British botanist (1838–1868)

David Bowman (3 September 1838 – 25 June 1868) was a British plant collector who, in 1866, was sent by James Veitch & Sons to collect in Brazil. The species Dieffenbachia bowmannii is named after him.

==Career==
Bowman was born at Arniston near Edinburgh, where his father worked as a gardener. Bowman started his gardening career working with his father, before working at the gardens at Dalhousie Castle, Archerfield, and Dunmore Park, all in Scotland. He later took up a position as foreman in the gardens of the Royal Horticultural Society at Chiswick, west London.

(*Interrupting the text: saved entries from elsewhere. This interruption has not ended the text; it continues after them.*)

**config.mk**
```make
export PLATFORM = sky130hd
export DESIGN_NAME = mc_interpolation_pixel_blend
export DESIGN_NICKNAME = d
export VERILOG_FILES = /design/src/rtl/core/mcib_pkg.sv /design/src/rtl/core/mc_interpolation_pixel_blend.sv /design/src/rtl/core/mcib_cfg.sv /design/src/rtl/core/mcib_premix.sv /design/src/rtl/core/mcib_phase.sv /design/src/rtl/core/mcib_occl.sv
export SDC_FILE = /design/constraint.sdc
export NUM_CORES = 2
export LEC_CHECK = 0
export BUFFER_PORTS_ARGS = -buffer_cell sky130_fd_sc_hd__buf_4
export CORE_ASPECT_RATIO = 1.75
export CORE_MARGIN = 2
export CORE_UTILIZATION = 34
export CTS_CLUSTER_SIZE = 25
export DETAILED_ROUTE_END_ITERATION = 6
export PLACE_DENSITY = 0.58
export SYNTH_ARGS = -nofsm -noshare
export SYNTH_HDL_FRONTEND = slang
export SYNTH_HIERARCHICAL = 1
export SYNTH_SLANG_ARGS = --single-unit
```
**constraint.sdc**
```tcl
create_clock -name clk -period 17.6 [get_ports clk]
set_input_delay 1.76 -clock clk [delete_from_list [all_inputs] [get_ports clk]]
set_output_delay 1.76 -clock clk [all_outputs]
set_load 0.02 [all_outputs]
```
**src/rtl/core/mcib_pkg.sv**
```systemverilog
`timescale 1ns / 1ps

package mcib_pkg;

    localparam int unsigned PIX_W   = 8;
    localparam int unsigned PHASE_W = 9;
    localparam int unsigned MODE_W  = 3;
    localparam int unsigned INDEX_W = 2;
    localparam int unsigned DATA_W  = 9;
    // Products of an 8-bit pixel and a 9-bit weight, plus rounding
    localparam int unsigned PROD_W  = 17;

    localparam logic [PHASE_W-1:0] PHASE_FULL  = 9'd256;
    localparam logic [PHASE_W-1:0] PHASE_RESET = 9'd128;
    localparam logic [PIX_W-1:0]   PIX_MAX     = 8'd255;

    localparam logic [MODE_W-1:0] MODE_AVG     = 3'd0;
    localparam logic [MODE_W-1:0] MODE_STATIC  = 3'd1;
    localparam logic [MODE_W-1:0] MODE_DYNAMIC = 3'd2;
    localparam logic [MODE_W-1:0] MODE_MASK    = 3'd3;
    localparam logic [MODE_W-1:0] MODE_OCCL    = 3'd4;
    localparam logic [MODE_W-1:0] MODE_PASS    = 3'd5;

    localparam logic [INDEX_W-1:0] REG_TIME_PHASE = 2'd0;
    localparam logic [INDEX_W-1:0] REG_BLEND_MODE = 2'd1;

    typedef struct packed {
        logic [PHASE_W-1:0] time_phase;
        logic [MODE_W-1:0]  blend_mode;
    } cfg_t;

    typedef struct packed {
        logic [PIX_W-1:0] comp_back;
        logic [PIX_W-1:0] comp_fwd;
        logic [PIX_W-1:0] prev_pixel;
        logic [PIX_W-1:0] next_pixel;
        logic [PIX_W-1:0] mask_back;
        logic [PIX_W-1:0] mask_fwd;
        logic [PIX_W-1:0] occlusion;
    } pix_in_t;

    typedef struct packed {
        logic [PIX_W-1:0] comp_avg;
        logic [PIX_W-1:0] temp_avg;
        logic [PIX_W-1:0] temp_avg_rnd;
        logic [PIX_W-1:0] bb;
        logic [PIX_W-1:0] ff;
        logic [PIX_W-1:0] prev_pixel;
        logic [PIX_W-1:0] next_pixel;
        logic [PIX_W-1:0] comp_back;
        logic [PIX_W-1:0] comp_fwd;
        logic [PIX_W-1:0] occlusion;
    } s1_t;

    typedef struct packed {
        logic [PIX_W-1:0] sel;
        logic [PIX_W-1:0] temp_avg_rnd;
        logic [PIX_W-1:0] mask_avg;
        logic [PIX_W-1:0] occlusion;
    } s2_t;

    // x*t + y*(256-t), t already saturated to 0..256
    function automatic logic [PROD_W-1:0] phase_sum(
        input logic [PIX_W-1:0]   x,
        input logic [PIX_W-1:0]   y,
        input logic [PHASE_W-1:0] t
    );
        logic [PHASE_W-1:0] u;
        u = PHASE_FULL - t;
        return PROD_W'({9'd0, x} * {8'd0, t}) + PROD_W'({9'd0, y} * {8'd0, u});
    endfunction

    // (w*x + (255-w)*y + 255) >> 8
    function automatic logic [PIX_W-1:0] mix_rnd(
        input logic [PIX_W-1:0] w,
        input logic [PIX_W-1:0] x,
        input logic [PIX_W-1:0] y
    );
        logic [PIX_W-1:0]  wn;
        logic [PROD_W-1:0] s;
        wn = PIX_MAX - w;
        s  = PROD_W'({9'd0, w} * {9'd0, x}) + PROD_W'({9'd0, wn} * {9'd0, y})
           + PROD_W'(PIX_MAX);
        return s[15:8];
    endfunction

endpackage

```
**src/rtl/core/mc_interpolation_pixel_blend.sv**
```systemverilog
`timescale 1ns / 1ps

// Pixel blender for motion-compensated frame interpolation.
// Input channel: in_valid/in_ready with one pixel from each source
// (compensated backward/forward, previous/next, two masks, occlusion).
// Output channel: out_valid/out_ready with one blended out_pixel per item.
// Configuration: cfg_we/cfg_index/cfg_data write time_phase (index 0,
// saturated to 256) and blend_mode (index 1); other indexes are dropped.
// Write configuration only while no item is in flight.
// Structure: three register stages, the first loaded at the accepting edge,
// and the item leaves from the third. Throughput: one item per cycle while
// the receiver keeps out_ready high, through the three register
// stages (mask and phase products, mask phase blend with medians, occlusion
// blend).
// Reset clears all stage valid bits and loads time_phase 128 and the
// static median mode. When the receiver holds out_ready low the output
// holds its item and the stages fill up behind it; in_ready falls only
// once all three stages hold an item, so nothing is lost or repeated.
module mc_interpolation_pixel_blend
    import mcib_pkg::*;
(
    input  logic               clk,
    input  logic               rst_n,
    input  logic               cfg_we,
    input  logic [INDEX_W-1:0] cfg_index,
    input  logic [DATA_W-1:0]  cfg_data,
    input  logic               in_valid,
    output logic               in_ready,
    input  logic [PIX_W-1:0]   comp_back,
    input  logic [PIX_W-1:0]   comp_fwd,
    input  logic [PIX_W-1:0]   prev_pixel,
    input  logic [PIX_W-1:0]   next_pixel,
    input  logic [PIX_W-1:0]   mask_back,
    input  logic [PIX_W-1:0]   mask_fwd,
    input  logic [PIX_W-1:0]   occlusion,
    output logic               out_valid,
    input  logic               out_ready,
    output logic [PIX_W-1:0]   out_pixel
);

    cfg_t    cfg;
    pix_in_t in_data;
    s1_t     s1_data;
    s2_t     s2_data;
    logic    s1_valid;
    logic    s1_ready;
    logic    s2_valid;
    logic    s2_ready;

    assign in_data.comp_back  = comp_back;
    assign in_data.comp_fwd   = comp_fwd;
    assign in_data.prev_pixel = prev_pixel;
    assign in_data.next_pixel = next_pixel;
    assign in_data.mask_back  = mask_back;
    assign in_data.mask_fwd   = mask_fwd;
    assign in_data.occlusion  = occlusion;

    mcib_cfg u_cfg (
        .clk       (clk),
        .rst_n     (rst_n),
        .cfg_we    (cfg_we),
        .cfg_index (cfg_index),
        .cfg_data  (cfg_data),
        .cfg       (cfg)
    );

    mcib_premix u_premix (
        .clk       (clk),
        .rst_n     (rst_n),
        .cfg       (cfg),
        .in_valid  (in_valid),
        .in_ready  (in_ready),
        .in_data   (in_data),
        .out_valid (s1_valid),
        .out_ready (s1_ready),
        .out_data  (s1_data)
    );

    mcib_phase u_phase (
        .clk       (clk),
        .rst_n     (rst_n),
        .cfg       (cfg),
        .in_valid  (s1_valid),
        .in_ready  (s1_ready),
        .in_data   (s1_data),
        .out_valid (s2_valid),
        .out_ready (s2_ready),
        .out_data  (s2_data)
    );

    mcib_occl u_occl (
        .clk       (clk),
        .rst_n     (rst_n),
        .cfg       (cfg),
        .in_valid  (s2_valid),
        .in_ready  (s2_ready),
        .in_data   (s2_data),
        .out_valid (out_valid),
        .out_ready (out_ready),
        .out_pixel (out_pixel)
    );

    // A draining output means no stage can block the input
    assert property (@(posedge clk) disable iff (!rst_n)
        out_ready |-> in_ready)
        else $error("input stalled while output drains");

    assert property (@(posedge clk) disable iff (!rst_n)
        in_valid && in_ready |=> s1_valid)
        else $error("accepted item missing from first stage");

    assert property (@(posedge clk) disable iff (!rst_n)
        s2_valid && !s2_ready |=> s2_valid && $stable(s2_data))
        else $error("second stage item changed while stalled");

    assert property (@(posedge clk) disable iff (!rst_n)
        s1_valid && !s1_ready |-> s2_valid && out_valid && !out_ready)
        else $error("first stage stalled with room downstream");

endmodule

```
**src/rtl/core/mcib_cfg.sv**
```systemverilog
`timescale 1ns / 1ps

module mcib_cfg
    import mcib_pkg::*;
(
    input  logic               clk,
    input  logic               rst_n,
    input  logic               cfg_we,
    input  logic [INDEX_W-1:0] cfg_index,
    input  logic [DATA_W-1:0]  cfg_data,
    output cfg_t               cfg
);

    logic [PHASE_W-1:0] time_phase_reg;
    logic [PHASE_W-1:0] time_phase_next;
    logic [MODE_W-1:0]  blend_mode_reg;
    logic [MODE_W-1:0]  blend_mode_next;
    logic [PHASE_W-1:0] phase_sat;

    // Saturate the phase at full backward weight
    assign phase_sat = (cfg_data > DATA_W'(PHASE_FULL)) ? PHASE_FULL : cfg_data[PHASE_W-1:0];

    always_comb
    begin
        time_phase_next = time_phase_reg;
        blend_mode_next = blend_mode_reg;
        if (cfg_we)
        begin
            unique case (cfg_index)
                REG_TIME_PHASE: time_phase_next = phase_sat;
                REG_BLEND_MODE: blend_mode_next = cfg_data[MODE_W-1:0];
                default:        ;
            endcase
        end
    end

    always_ff @(posedge clk or negedge rst_n)
    begin
        if (!rst_n)
        begin
            time_phase_reg <= PHASE_RESET;
            blend_mode_reg <= MODE_STATIC;
        end
        else
        begin
            time_phase_reg <= time_phase_next;
            blend_mode_reg <= blend_mode_next;
        end
    end

    assign cfg.time_phase = time_phase_reg;
    assign cfg.blend_mode = blend_mode_reg;

endmodule

```
**src/rtl/core/mcib_premix.sv**
```systemverilog
`timescale 1ns / 1ps

module mcib_premix
    import mcib_pkg::*;
(
    input  logic    clk,
    input  logic    rst_n,
    input  cfg_t    cfg,
    input  logic    in_valid,
    output logic    in_ready,
    input  pix_in_t in_data,
    output logic    out_valid,
    input  logic    out_ready,
    output s1_t     out_data
);

    logic              valid_reg;
    logic              valid_next;
    s1_t               data_reg;
    s1_t               data_next;
    logic [PROD_W-1:0] comp_sum;
    logic [PROD_W-1:0] temp_sum;
    logic [PROD_W-1:0] temp_sum_rnd;

    assign in_ready = !valid_reg || out_ready;

    always_comb
    begin
        comp_sum     = phase_sum(in_data.comp_back, in_data.comp_fwd, cfg.time_phase);
        temp_sum     = phase_sum(in_data.prev_pixel, in_data.next_pixel, cfg.time_phase);
        temp_sum_rnd = temp_sum + PROD_W'(PIX_MAX);

        data_next.comp_avg     = comp_sum[15:8];
        data_next.temp_avg     = temp_sum[15:8];
        data_next.temp_avg_rnd = temp_sum_rnd[15:8];
        data_next.bb           = mix_rnd(in_data.mask_back, in_data.comp_fwd, in_data.comp_back);
        data_next.ff           = mix_rnd(in_data.mask_fwd, in_data.comp_back, in_data.comp_fwd);
        data_next.prev_pixel   = in_data.prev_pixel;
        data_next.next_pixel   = in_data.next_pixel;
        data_next.comp_back    = in_data.comp_back;
        data_next.comp_fwd     = in_data.comp_fwd;
        data_next.occlusion    = in_data.occlusion;

        valid_next = valid_reg;
        if (in_ready)
        begin
            valid_next = in_valid;
        end
    end

    always_ff @(posedge clk or negedge rst_n)
    begin
        if (!rst_n)
        begin
            valid_reg <= 1'b0;
        end
        else
        begin
            valid_reg <= valid_next;
        end
    end

    // Load payload only when an item is taken
    always_ff @(posedge clk)
    begin
        if (in_valid && in_ready)
        begin
            data_reg <= data_next;
        end
    end

    assign out_valid = valid_reg;
    assign out_data  = data_reg;

endmodule

```
**src/rtl/core/mcib_phase.sv**
```systemverilog
`timescale 1ns / 1ps

module mcib_phase
    import mcib_pkg::*;
(
    input  logic clk,
    input  logic rst_n,
    input  cfg_t cfg,
    input  logic in_valid,
    output logic in_ready,
    input  s1_t  in_data,
    output logic out_valid,
    input  logic out_ready,
    output s2_t  out_data
);

    logic              valid_reg;
    logic              valid_next;
    s2_t               data_reg;
    s2_t               data_next;
    logic [PROD_W-1:0] mask_sum;
    logic [PIX_W-1:0]  med_static;
    logic [PIX_W-1:0]  med_dynamic;

    function automatic logic [PIX_W-1:0] med3(
        input logic [PIX_W-1:0] a,
        input logic [PIX_W-1:0] b,
        input logic [PIX_W-1:0] c
    );
        logic [PIX_W-1:0] lo;
        logic [PIX_W-1:0] hi;
        logic [PIX_W-1:0] m;
        lo = (a < b) ? a : b;
        hi = (a < b) ? b : a;
        m  = (hi < c) ? hi : c;
        return (lo > m) ? lo : m;
    endfunction

    assign in_ready = !valid_reg || out_ready;

    always_comb
    begin
        mask_sum    = phase_sum(in_data.bb, in_data.ff, cfg.time_phase);
        med_static  = med3(in_data.prev_pixel, in_data.next_pixel, in_data.comp_avg);
        med_dynamic = med3(in_data.temp_avg, in_data.comp_back, in_data.comp_fwd);

        data_next.temp_avg_rnd = in_data.temp_avg_rnd;
        data_next.mask_avg     = mask_sum[15:8];
        data_next.occlusion    = in_data.occlusion;

        // Occlusion blend finishes in the next stage; sel is unused there
        unique case (cfg.blend_mode)
            MODE_AVG:     data_next.sel = in_data.comp_avg;
            MODE_STATIC:  data_next.sel = med_static;
            MODE_DYNAMIC: data_next.sel = med_dynamic;
            MODE_MASK:    data_next.sel = mask_sum[15:8];
            MODE_PASS:    data_next.sel = in_data.occlusion;
            default:      data_next.sel = '0;
        endcase

        valid_next = valid_reg;
        if (in_ready)
        begin
            valid_next = in_valid;
        end
    end

    always_ff @(posedge clk or negedge rst_n)
    begin
        if (!rst_n)
        begin
            valid_reg <= 1'b0;
        end
        else
        begin
            valid_reg <= valid_next;
        end
    end

    always_ff @(posedge clk)
    begin
        if (in_valid && in_ready)
        begin
            data_reg <= data_next;
        end
    end

    assign out_valid = valid_reg;
    assign out_data  = data_reg;

endmodule

```
**src/rtl/core/mcib_occl.sv**
```systemverilog
`timescale 1ns / 1ps

module mcib_occl
    import mcib_pkg::*;
(
    input  logic             clk,
    input  logic             rst_n,
    input  cfg_t             cfg,
    input  logic             in_valid,
    output logic             in_ready,
    input  s2_t              in_data,
    output logic             out_valid,
    input  logic             out_ready,
    output logic [PIX_W-1:0] out_pixel
);

    logic             valid_reg;
    logic             valid_next;
    logic [PIX_W-1:0] pixel_reg;
    logic [PIX_W-1:0] pixel_next;

    assign in_ready = !valid_reg || out_ready;

    always_comb
    begin
        if (cfg.blend_mode == MODE_OCCL)
        begin
            pixel_next = mix_rnd(in_data.occlusion, in_data.temp_avg_rnd, in_data.mask_avg);
        end
        else
        begin
            pixel_next = in_data.sel;
        end

        valid_next = valid_reg;
        if (in_ready)
        begin
            valid_next = in_valid;
        end
    end

    always_ff @(posedge clk or negedge rst_n)
    begin
        if (!rst_n)
        begin
            valid_reg <= 1'b0;
        end
        else
        begin
            valid_reg <= valid_next;
        end
    end

    always_ff @(posedge clk)
    begin
        if (in_valid && in_ready)
        begin
            pixel_reg <= pixel_next;
        end
    end

    assign out_valid = valid_reg;
    assign out_pixel = pixel_reg;

endmodule

```
# After elaboration in Yosys (flattened, before gate mapping)
# Index checks and enable logic that the tools add are counted.
[word_totals] reg_bits=135 in_bits=72 output_inout_bits=10
[op_classes] add_sub_neg=14 mul=12 order_cmp=7 n_eq_ne=6 mux=11 reduce_logical=13
[ops] op="$add A16 B16 Y16" count=6
[ops] op="$mul A8 B8 Y16" count=6
[ops] op="$mul A8 B9 Y16" count=6
[ops] op="$mux W8" count=9
[ops] op="$add A16 B8 Y16 const B" count=4
[ops] op="$pmux W8 S5" count=1
[ops] op="$lt A8 B8 Y1" count=4
[ops] op="$sub A8 B8 Y8 const A" count=3
[ops] op="$gt A8 B8 Y1" count=2
[ops] op="$gt A9 B9 Y1 const B" count=1
[ops] op="$mux W9" count=1
[ops] op="$sub A9 B9 Y9 const A" count=1
[ops] op="$eq A3 B2 Y1 const B" count=2
[ops] op="$eq A3 B3 Y1 const B" count=2
[ops] op="$reduce_and A2 Y1" count=2
[ops] op="$eq A3 B1 Y1 const B" count=1
[ops] op="$logic_and A1 B1 Y1" count=3
[ops] op="$logic_not A1 Y1" count=3
[ops] op="$logic_not A3 Y1" count=1
[ops] op="$logic_or A1 B1 Y1" count=3
[ops] op="$eq A2 B1 Y1 const B" count=1
[ops] op="$logic_not A2 Y1" count=1

# Depth between registers and ports, before layout
[logic_depth] word_depth=7 depth_mapped=26

# Cells and area by module
# The synthesis kept the hierarchy.
[by_module_without_submodules] mod="mcib_premix" instances=1 cells_each=2101 area_per_inst_um2=20435.8 seq_area_each_um2=2427.3
[by_module_without_submodules] mod="mcib_phase" instances=1 cells_each=839 area_per_inst_um2=7687.4 seq_area_each_um2=985.9
[by_module_without_submodules] mod="mcib_occl" instances=1 cells_each=512 area_per_inst_um2=4747.1 seq_area_each_um2=265.3
[by_module_without_submodules] mod="mcib_cfg" instances=1 cells_each=35 area_per_inst_um2=559.3 seq_area_each_um2=302.8

# Least setup slack after synthesis
# No wires, ideal clock.
[synth_timing] kind="input port to flip-flop" from="in comp_back[6]" to="reg u_premix.data_reg (netlist bit u_premix/out_data[79]), data pin" setup_time_ns=0.258 arrival_ns=6.876 required_ns=17.342 setup_slack_ns=10.466 stages=20 path_cell_list="clkbuf_1 clkbuf_1 nand2_1 fa_1 fa_1 inv_1 fa_1 fa_1 inv_1 fa_1 fa_1 inv_1 ha_1 a21o_1 a21oi_1 o21ai_0 a31o_2 a41o_1 o22a_1 xnor2_1"
[synth_between] elab_chain_cells=2
[synth_lines] item="start: declaration" line="mc_interpolation_pixel_blend.sv:29" text="input logic [PIX_W-1:0] comp_back,"
[synth_lines] item="$mul A8 B9 Y16" line="mcib_pkg.sv:70" text="return PROD_W'({9'd0, x} * {8'd0, t}) + PROD_W'({9'd0, y} * {8'd0, u});"
[synth_lines] item="$add A16 B16 Y16" line="mcib_pkg.sv:70"
[synth_lines] item="via u_premix.comp_sum[15]" line="mcib_premix.sv:21" text="logic [PROD_W-1:0] comp_sum;"
[synth_lines] item="end signal: assignment" line="mcib_premix.sv:68" text="data_reg <= data_next;"
[synth_lines] item="end: declaration" line="mcib_premix.sv:19" text="s1_t data_reg;"
# The timed path passes the listed nets, and every way through them passes these cells.
# A chain may end at the register's enable or synchronous reset.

In 1866, he was recruited by James Veitch & Sons of Chelsea, who, in a joint venture with William Wilson Saunders, sent him to Brazil to search for orchids and other plants. He travelled initially to Rio de Janeiro and travelled across the continent to Colombia. Amongst the plants he discovered and sent to his employers were Dieffenbachia bowmanii and Paullinia thalictrifolia, a climbing hothouse plant with fern-like foliage. He also found two orchids, Odontoglossum crispum 'Alexandrae' and Cyanophyllum bowmanii, which was later awarded a first-class certificate by the RHS's Floral Committee. Whilst in Colombia, he also discovered Miltoniopsis vexillaria, but was unable to send a specimen back to England.

As well as sending back plants for Veitch, he also obtained material for private collectors in England and for the Royal Horticultural Society. He was preparing to ship a large collection to England from La Paz when he was attacked, losing most of his finds and as a result was instructed by James Veitch, Jr. to remain in Colombia in order to re-trace his steps.

Shortly afterwards, he contracted dysentery which led to his death on 25 June 1868. He was buried in the British cemetery at Bogotá.